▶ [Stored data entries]
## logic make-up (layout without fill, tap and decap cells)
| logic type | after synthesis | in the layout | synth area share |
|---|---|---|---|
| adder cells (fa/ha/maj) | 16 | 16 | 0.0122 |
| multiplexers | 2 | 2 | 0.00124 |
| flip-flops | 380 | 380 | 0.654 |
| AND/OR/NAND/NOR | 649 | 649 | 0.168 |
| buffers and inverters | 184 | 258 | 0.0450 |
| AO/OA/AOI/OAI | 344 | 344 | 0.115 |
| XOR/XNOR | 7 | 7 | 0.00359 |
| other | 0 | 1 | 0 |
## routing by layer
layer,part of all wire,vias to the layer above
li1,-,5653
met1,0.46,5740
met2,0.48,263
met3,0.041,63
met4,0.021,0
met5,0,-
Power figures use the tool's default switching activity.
--- src/sv/sabb_pkg.sv ---
// shared types and constants for the sprite additive blend blitter
// no dependencies; used by every module of the block
package sabb_pkg;

   localparam int LINE_STRIDE = 512;
   localparam int FB_ROWS     = 512;
   localparam int FB_SIZE     = LINE_STRIDE * FB_ROWS;

   localparam int ADDR_W     = 18;
   localparam int PIX_W      = 16;
   localparam int CHAN_W     = 5;
   localparam int POS_W      = 9;
   localparam int SIZE_W     = 10;
   localparam int CNT_W      = 9;
   localparam int CSR_IDX_W  = 8;
   localparam int CSR_DATA_W = 10;
   localparam int MAX_SIZE   = 512;
   localparam int LIN_W      = $clog2((2 * MAX_SIZE) * LINE_STRIDE + 2 * MAX_SIZE);
   localparam int FB_AW      = $clog2(FB_SIZE);

   localparam int QUEUE_DEPTH = 2;

   localparam logic [CSR_IDX_W-1:0] REG_DEST_X        = CSR_IDX_W'(0);
   localparam logic [CSR_IDX_W-1:0] REG_DEST_Y        = CSR_IDX_W'(1);
   localparam logic [CSR_IDX_W-1:0] REG_SPRITE_WIDTH  = CSR_IDX_W'(2);
   localparam logic [CSR_IDX_W-1:0] REG_SPRITE_HEIGHT = CSR_IDX_W'(3);

   localparam logic [SIZE_W-1:0] SIZE_RESET = SIZE_W'(64);

   localparam logic [PIX_W-1:0]  PIX_CLEAR = 16'h0000;
   localparam logic [PIX_W-1:0]  PIX_FLAG  = 16'h8000;
   localparam logic [CHAN_W-1:0] CHAN_MAX  = 5'd31;

   typedef enum logic [1:0] {
      OP_SKIP,
      OP_COPY,
      OP_BLEND
   } op_type;

   typedef struct packed {
      logic [ADDR_W-1:0] fb_address;
      op_type            op;
      logic [PIX_W-1:0]  texel;
      logic [PIX_W-1:0]  dest_pixel;
      logic              last_pixel;
   } job_type;

   typedef struct packed {
      logic                  valid;
      logic [CSR_IDX_W-1:0]  index;
      logic [CSR_DATA_W-1:0] data;
   } csr_wr_type;

endpackage
File: src/hw/rtl/ifs_queue.sv
module ifs_queue (
    input  logic               i_clk,
    input  logic               i_rst_n,
    input  logic               i_push,
    input  ifs_pkg::t_decision i_data,
    input  logic               i_pop,
    output logic               o_full,
    output logic               o_empty,
    output ifs_pkg::t_decision o_data
);
    import ifs_pkg::*;

    t_decision         r_mem [QUEUE_DEPTH];
    logic [QPTR_W-1:0] r_wr_ptr;
    logic [QPTR_W-1:0] r_rd_ptr;
    logic [QCNT_W-1:0] r_count;
    logic              do_push;
    logic              do_pop;

    assign o_full  = (r_count == QCNT_W'(QUEUE_DEPTH));
    assign o_empty = (r_count == '0);
    assign do_push = i_push && !o_full;
    assign do_pop  = i_pop && !o_empty;
    assign o_data  = r_mem[r_rd_ptr];

    always_ff @(posedge i_clk) begin
        if (do_push) r_mem[r_wr_ptr] <= i_data;
    end

    always_ff @(posedge i_clk) begin
        if (!i_rst_n) begin
            r_wr_ptr <= '0;
            r_rd_ptr <= '0;
            r_count  <= '0;
        end else begin
            if (do_push) r_wr_ptr <= r_wr_ptr + QPTR_W'(1);
            if (do_pop)  r_rd_ptr <= r_rd_ptr + QPTR_W'(1);
            case ({do_push, do_pop})
                2'b10:   r_count <= r_count + QCNT_W'(1);
                2'b01:   r_count <= r_count - QCNT_W'(1);
                default: r_count <= r_count;
            endcase
        end
    end

`ifndef NO_ASSERTIONS
    a_no_overflow: assert property (@(posedge i_clk) disable iff (!i_rst_n)
        i_push |-> !o_full)
        else $error("push into full queue");
    a_pop_count: assert property (@(posedge i_clk) disable iff (!i_rst_n)
        (do_pop && !do_push) |=> (r_count == $past(r_count) - QCNT_W'(1)))
        else $error("queue count lost a pop");
`endif

endmodule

▶ [Your goal] Only the lines with "layer" are needed; find them in the records and copy each one.

▶ [Exercise output]
## routing by layer
layer,part of all wire,vias to the layer above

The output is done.